Placed side by side with Homer and Virgil, it may
be said with Voltaire that Tasso was more fortunate
than either of these immortals in the choice of his
subject. It was based, not upon tradition, but
upon true history. It appealed not merely to
the passions of love and ambition, but to the deepest
feelings of the soul, to faith in the unseen and eternal.
To humanity at large the wars of the Cross must be
more interesting than the wrath of Achilles, and the
recovery of the Holy Sepulchre than the siege of Troy.
No theme could be more susceptible of poetic treatment
than the Crusades. They were full of stirring
incident, of continually changing objects and images.
The strife took place amid scenes from which the most
familiar stories of our childhood have come, and around
which have gathered the most sacred associations of
the heart. And Tasso’s mind was one that
was peculiarly adapted to reflect all the special
characteristics of the theme. It was deeply religious
in its tone, and therefore could enter into the struggle
with all the sympathy of real conviction. His
luxuriant imagination was chastened by his classical
culture; while the pervading melancholy of his temperament
gave to the scenes which he described an effect such
as a thin veil of mist that comes and goes gives to
a mountain landscape. The gorgeous Oriental world
of the palm tree and the camel, seen through this
sad poetic haze, has all the shadows of the deep northern
forests and the tender gloom of the western hills.
The rigid outlines of history fade in it to the indefiniteness
of fable, and fact becomes as flexible as fancy.
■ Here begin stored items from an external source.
--- config.mk ---
export PLATFORM = sky130hd
export DESIGN_NAME = evo_pmux_csr_master
export DESIGN_NICKNAME = d
export VERILOG_FILES = /design/src/rtl/evo_pmux_csr_master.sv
export SDC_FILE = /design/constraint.sdc
export NUM_CORES = 1
export LEC_CHECK = 0
export ABC_CLOCK_PERIOD_IN_PS = 4400
export CAP_MARGIN = 20
export CORE_MARGIN = 5
export CORE_UTILIZATION = 30
export CTS_BUF_LIST = sky130_fd_sc_hd__clkbuf_2
export DETAILED_ROUTE_END_ITERATION = 16
export PLACE_DENSITY = 0.62
export SETUP_SLACK_MARGIN = 0.5
export SLEW_MARGIN = 20
export SYNTH_ARGS = -nofsm -noshare
export SYNTH_HDL_FRONTEND = slang
export SYNTH_SLANG_ARGS = --single-unit
export TNS_END_PERCENT = 1
--- constraint.sdc ---
create_clock -name clk -period 4.4 [get_ports clk]
set_input_delay 0.88 -clock clk [delete_from_list [all_inputs] [get_ports clk]]
set_output_delay 0.88 -clock clk [all_outputs]
set_load 0.1 [all_outputs]
**config.mk**
```make
export PLATFORM = sky130hd
export DESIGN_NAME = ysyx_23060124_mem_arbiter_flat
export DESIGN_NICKNAME = d
export VERILOG_FILES = /design/src/rtl/ysyx_23060124_mem_arbiter_pkg.sv /design/src/rtl/ysyx_23060124_mem_arbiter_if.sv /design/src/rtl/ysyx_23060124_mem_arbiter_pick.sv /design/src/rtl/ysyx_23060124_mem_arbiter.sv /design/src/flat_wrapper.sv
export SDC_FILE = /design/constraint.sdc
export NUM_CORES = 1
export LEC_CHECK = 0
export CAP_MARGIN = 20
export CORE_MARGIN = 8
export CORE_UTILIZATION = 38
export DETAILED_ROUTE_END_ITERATION = 10
export GPL_TIMING_DRIVEN = 0
export PLACE_DENSITY = 0.9
export SYNTH_ARGS = -nofsm -noshare
export SYNTH_HDL_FRONTEND = slang
export SYNTH_HIERARCHICAL = 1
export SYNTH_SLANG_ARGS = --single-unit
export TNS_END_PERCENT = 5
```
**constraint.sdc**
```tcl
create_clock -name clk -period 2.2 [get_ports clk]
set_input_delay 0.22 -clock clk [delete_from_list [all_inputs] [get_ports clk]]
set_output_delay 0.22 -clock clk [all_outputs]
set_load 0.005 [all_outputs]
```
The circumstances of the times were also peculiarly favourable for the composition of such a poem. He was at the proper focal distance to appreciate the full interest of the Crusades, not too near to be absorbed in observation and engrossed in the immediate results; not too far off to lose the sympathy for the religious chivalry which inspired the Holy War. Earlier, in the intensely prosaic period that immediately succeeded, the romance of the Crusades was gone; later, Europe was girding itself for the sterner task of reformation.